Tuesday, 26 November 2013

Online Assessment

Assessment can be the bane of every teachers' existence. To some, teaching would be a breeze if there weren't countless hours of designing quizzes, marking tests, and inputing scores. The biggest thing that it comes down to is time. So why, in the 21st century do we not utilize technology more?

There are plenty of great online resources that can be used to create exams and quizzes, a list of which can be found here. I'm going to focus on two today, both of which I've mentioned before but now I'm going to go more in-depth. The first one is for summative assessment, the second for formative. The first is Google Docs. I have been using Google Docs for years and I was completely unaware that it had a quiz making feature. The feature, found under the free app SmartSheets, is very efficient. It is easy to use in that the quiz layout is simple: you can choose multiple choice, matching, short answer, etc. and quickly create a test that you can send out to your students. The best feature of this program is how it organizes the results. Rather than spending hours inputting scores in by hand, the program enters all of the information itself (after automatically marking the questions which you chose to have it mark). It not only tells you what the test scores are, but informs you which questions the most students got the wrong, which ones they right, and which students struggled where. For anyone who has ever designed a test, this knowledge is invaluable. It will calculate for you which questions are working and allow you to easily edit the exam so that they are improved for next time. It is a very effective summative tool.

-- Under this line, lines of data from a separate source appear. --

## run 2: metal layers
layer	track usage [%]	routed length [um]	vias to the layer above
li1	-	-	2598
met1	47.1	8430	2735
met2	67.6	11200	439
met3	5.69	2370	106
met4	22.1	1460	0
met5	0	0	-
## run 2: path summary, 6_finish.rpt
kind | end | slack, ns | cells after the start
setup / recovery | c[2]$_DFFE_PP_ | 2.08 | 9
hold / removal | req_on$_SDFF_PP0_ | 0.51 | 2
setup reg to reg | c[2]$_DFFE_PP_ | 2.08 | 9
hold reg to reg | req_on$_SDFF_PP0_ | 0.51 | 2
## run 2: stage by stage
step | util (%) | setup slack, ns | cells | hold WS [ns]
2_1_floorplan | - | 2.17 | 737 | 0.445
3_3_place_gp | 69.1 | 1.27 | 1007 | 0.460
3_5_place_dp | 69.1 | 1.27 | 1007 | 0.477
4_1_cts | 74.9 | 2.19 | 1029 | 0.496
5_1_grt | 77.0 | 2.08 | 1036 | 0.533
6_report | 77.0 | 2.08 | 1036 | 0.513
Context: an optimization exercise on an open-source flow, tuned for small area, a short achievable clock period and few clock cycles per item. The choices shown serve that exercise and are no tape-out recipe.

==> flow/design.v <==
module tea_mix #(parameter integer ARCH = 1) (
    input  wire [31:0] v,
    input  wire [31:0] acc,
    input  wire [31:0] a,
    input  wire [31:0] b,
    output wire [31:0] f
);
    wire [31:0] t0, t1, t2;
    tea_add #(.ARCH(ARCH)) u0 (.x({v[27:0], 4'b0000}), .y(a), .ci(1'b0), .s(t0));
    tea_add #(.ARCH(ARCH)) u1 (.x(v), .y(acc), .ci(1'b0), .s(t1));
    tea_add #(.ARCH(ARCH)) u2 (.x({5'b00000, v[31:5]}), .y(b), .ci(1'b0), .s(t2));
    assign f = t0 ^ t1 ^ t2;
endmodule
module tea_add #(parameter integer ARCH = 1) (
    input  wire [31:0] x,
    input  wire [31:0] y,
    input  wire        ci,
    output wire [31:0] s
);
    wire [31:0] p = x ^ y;
    wire [31:0] g0 = x & y;
    wire [31:0] G [0:10];
    wire [31:0] P [0:10];
    assign G[0] = {g0[31:1], g0[0] | (p[0] & ci)};
    assign P[0] = p;
    genvar l, i;
    generate
        if (ARCH == 9) begin : beh
            assign s = x + y + {31'd0, ci};
        end else if (ARCH == 0) begin : rip
            assign P[1] = P[0];
            assign G[1][0] = G[0][0];
            for (i = 1; i < 32; i = i + 1) begin : r
                assign G[1][i] = G[0][i] | (P[0][i] & G[1][i-1]);
            end
            assign s = p ^ {G[1][30:0], ci};
        end else if (ARCH == 2) begin : skl
            for (l = 0; l < 5; l = l + 1) begin : lv
                for (i = 0; i < 32; i = i + 1) begin : b
                    if ((i >> l) & 1) begin : op
                        assign G[l+1][i] = G[l][i] | (P[l][i] & G[l][((i >> l) << l) - 1]);
                        assign P[l+1][i] = P[l][i] & P[l][((i >> l) << l) - 1];
                    end else begin : pass
                        assign G[l+1][i] = G[l][i];
                        assign P[l+1][i] = P[l][i];
                    end
                end
            end
            assign s = p ^ {G[5][30:0], ci};
        end else if (ARCH == 3) begin : ks
            for (l = 0; l < 5; l = l + 1) begin : lv
                for (i = 0; i < 32; i = i + 1) begin : b
                    if (i >= (1 << l)) begin : op
                        assign G[l+1][i] = G[l][i] | (P[l][i] & G[l][i - (1 << l)]);
                        assign P[l+1][i] = P[l][i] & P[l][i - (1 << l)];
                    end else begin : pass
                        assign G[l+1][i] = G[l][i];
                        assign P[l+1][i] = P[l][i];
                    end
                end
            end
            assign s = p ^ {G[5][30:0], ci};
        end else if (ARCH == 4 || ARCH == 5) begin : hc
            for (i = 0; i < 32; i = i + 1) begin : l0
                if (i % 2 == 1) begin : op
                    assign G[1][i] = G[0][i] | (P[0][i] & G[0][i-1]);
                    assign P[1][i] = P[0][i] & P[0][i-1];
                end else begin : pass
                    assign G[1][i] = G[0][i];
                    assign P[1][i] = P[0][i];
                end
            end
            for (l = 1; l < 5; l = l + 1) begin : lv
                for (i = 0; i < 32; i = i + 1) begin : b
                    if (i % 2 == 1 && ARCH == 4 && i >= (1 << l) + 1) begin : opk
                        assign G[l+1][i] = G[l][i] | (P[l][i] & G[l][i - (1 << l)]);
                        assign P[l+1][i] = P[l][i] & P[l][i - (1 << l)];
                    end else if (i % 2 == 1 && ARCH == 5 && ((i >> l) & 1)) begin : ops
                        assign G[l+1][i] = G[l][i] | (P[l][i] & G[l][((i >> l) << l) - 1]);
                        assign P[l+1][i] = P[l][i] & P[l][((i >> l) << l) - 1];
                    end else begin : pass
                        assign G[l+1][i] = G[l][i];
                        assign P[l+1][i] = P[l][i];
                    end
                end
            end
            for (i = 0; i < 32; i = i + 1) begin : l5
                if (i % 2 == 0 && i > 0) begin : op
                    assign G[6][i] = G[5][i] | (P[5][i] & G[5][i-1]);
                    assign P[6][i] = P[5][i] & P[5][i-1];
                end else begin : pass
                    assign G[6][i] = G[5][i];
                    assign P[6][i] = P[5][i];
                end
            end
            assign s = p ^ {G[6][30:0], ci};
        end else begin : bk
            for (l = 0; l < 5; l = l + 1) begin : up
                for (i = 0; i < 32; i = i + 1) begin : b
                    if ((i % (2 << l)) == (2 << l) - 1) begin : op
                        assign G[l+1][i] = G[l][i] | (P[l][i] & G[l][i - (1 << l)]);
                        assign P[l+1][i] = P[l][i] & P[l][i - (1 << l)];
                    end else begin : pass
                        assign G[l+1][i] = G[l][i];
                        assign P[l+1][i] = P[l][i];
                    end
                end
            end
            for (l = 3; l >= 0; l = l - 1) begin : dn
                for (i = 0; i < 32; i = i + 1) begin : b
                    if ((i % (2 << l)) == (1 << l) - 1 && i >= (2 << l)) begin : op
                        assign G[9-l][i] = G[8-l][i] | (P[8-l][i] & G[8-l][i - (1 << l)]);
                        assign P[9-l][i] = P[8-l][i] & P[8-l][i - (1 << l)];
                    end else begin : pass
                        assign G[9-l][i] = G[8-l][i];
                        assign P[9-l][i] = P[8-l][i];
                    end
                end
            end
            assign s = p ^ {G[9][30:0], ci};
        end
    endgenerate
endmodule
module tea_core #(parameter integer ARCH = 4) (
    input  wire        clk,
    input  wire        rst,           
    input  wire        in_valid,
    output wire        in_ready,
    input  wire        in_decrypt,    
    input  wire [63:0] in_key,
    input  wire [63:0] in_block,
    output wire        out_valid,
    input  wire        out_ready,
    output wire [63:0] out_block
);
    reg         busy;       
    reg         vld;        
    reg  [6:0]  cnt;        
    reg         dec;
    reg  [63:0] key;
    reg  [31:0] a, b;
    reg  [31:0] acc;        
    function [31:0] acc_of(input [4:0] m);
        case (m)
            5'd0: acc_of = 32'h9E3779B9;
            5'd1: acc_of = 32'h3C6EF372;
            5'd2: acc_of = 32'hDAA66D2B;
            5'd3: acc_of = 32'h78DDE6E4;
            5'd4: acc_of = 32'h1715609D;
            5'd5: acc_of = 32'hB54CDA56;
            5'd6: acc_of = 32'h5384540F;
            5'd7: acc_of = 32'hF1BBCDC8;
            5'd8: acc_of = 32'h8FF34781;
            5'd9: acc_of = 32'h2E2AC13A;
            5'd10: acc_of = 32'hCC623AF3;
            5'd11: acc_of = 32'h6A99B4AC;
            5'd12: acc_of = 32'h08D12E65;
            5'd13: acc_of = 32'hA708A81E;
            5'd14: acc_of = 32'h454021D7;
            5'd15: acc_of = 32'hE3779B90;
            5'd16: acc_of = 32'h81AF1549;
            5'd17: acc_of = 32'h1FE68F02;
            5'd18: acc_of = 32'hBE1E08BB;
            5'd19: acc_of = 32'h5C558274;
            5'd20: acc_of = 32'hFA8CFC2D;
            5'd21: acc_of = 32'h98C475E6;
            5'd22: acc_of = 32'h36FBEF9F;
            5'd23: acc_of = 32'hD5336958;
            5'd24: acc_of = 32'h736AE311;
            5'd25: acc_of = 32'h11A25CCA;
            5'd26: acc_of = 32'hAFD9D683;
            5'd27: acc_of = 32'h4E11503C;
            5'd28: acc_of = 32'hEC48C9F5;
            5'd29: acc_of = 32'h8A8043AE;
            5'd30: acc_of = 32'h28B7BD67;
            5'd31: acc_of = 32'hC6EF3720;
        endcase
    endfunction
    wire        idle   = ~busy & ~vld;
    wire        accept = in_valid & idle;
    wire        swp    = cnt[6];
    wire        last   = dec ? cnt[6] & ~cnt[0] : (cnt[5:0] == 6'd63);
    wire [6:0]  cnt_nx = idle ? {7{in_decrypt}} : cnt + 7'd1;
    wire [31:0] f;
    tea_mix #(.ARCH(ARCH)) u_mix (.v(a), .acc(acc), .a(key[63:32]), .b(key[31:0]), .f(f));
    wire [31:0] a_step;
    tea_add #(.ARCH(2)) u_add (.x(b), .y(f ^ {32{dec}}), .ci(dec), .s(a_step));
    assign in_ready  = idle;
    assign out_valid = vld;
    assign out_block = {b, a};
    always @(posedge clk) begin
        if (rst) begin
            busy <= 1'b0;
            vld  <= 1'b0;
        end else begin
            if (accept) begin
                busy <= 1'b1;
                vld  <= 1'b0;
            end else if (busy) begin
                if (last) begin
                    busy <= 1'b0;
                    vld  <= 1'b1;
                end
            end else if (out_ready) begin
                vld <= 1'b0;
            end
        end
    end
    always @(posedge clk) begin
        cnt <= cnt_nx;
        acc <= idle ? acc_of(5'd0) : acc_of(cnt_nx[5:1] ^ {5{dec}});
        if (idle) begin
            key <= in_key;
            dec <= in_decrypt;
            a   <= in_block[31:0];
            b   <= in_block[63:32];
        end else if (busy) begin
            a   <= swp ? b : a_step;
            b   <= a;
        end
    end
endmodule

For a formative tool I return to a website I've lauded before: Edmodo. I love the formative assessment of Edmodo because it's so easy. Students can respond to every assignment, quiz, or link posted by the teacher right as they encounter it. The teacher, of course, has the option to make these comments public or keep them private for their own records. The site also has a handy 'Reactions' feature where the students can respond by simply choosing an emoticon. Emoticon reactions range from 'I like it!' to 'This wasn't taught in class' to 'I'm bored'. The teacher receives these reactions in a nicely compiled list showing how many students and which students said what. This incredibly quick tool serves as a handy way to check where your students are at without a whole lot of effort.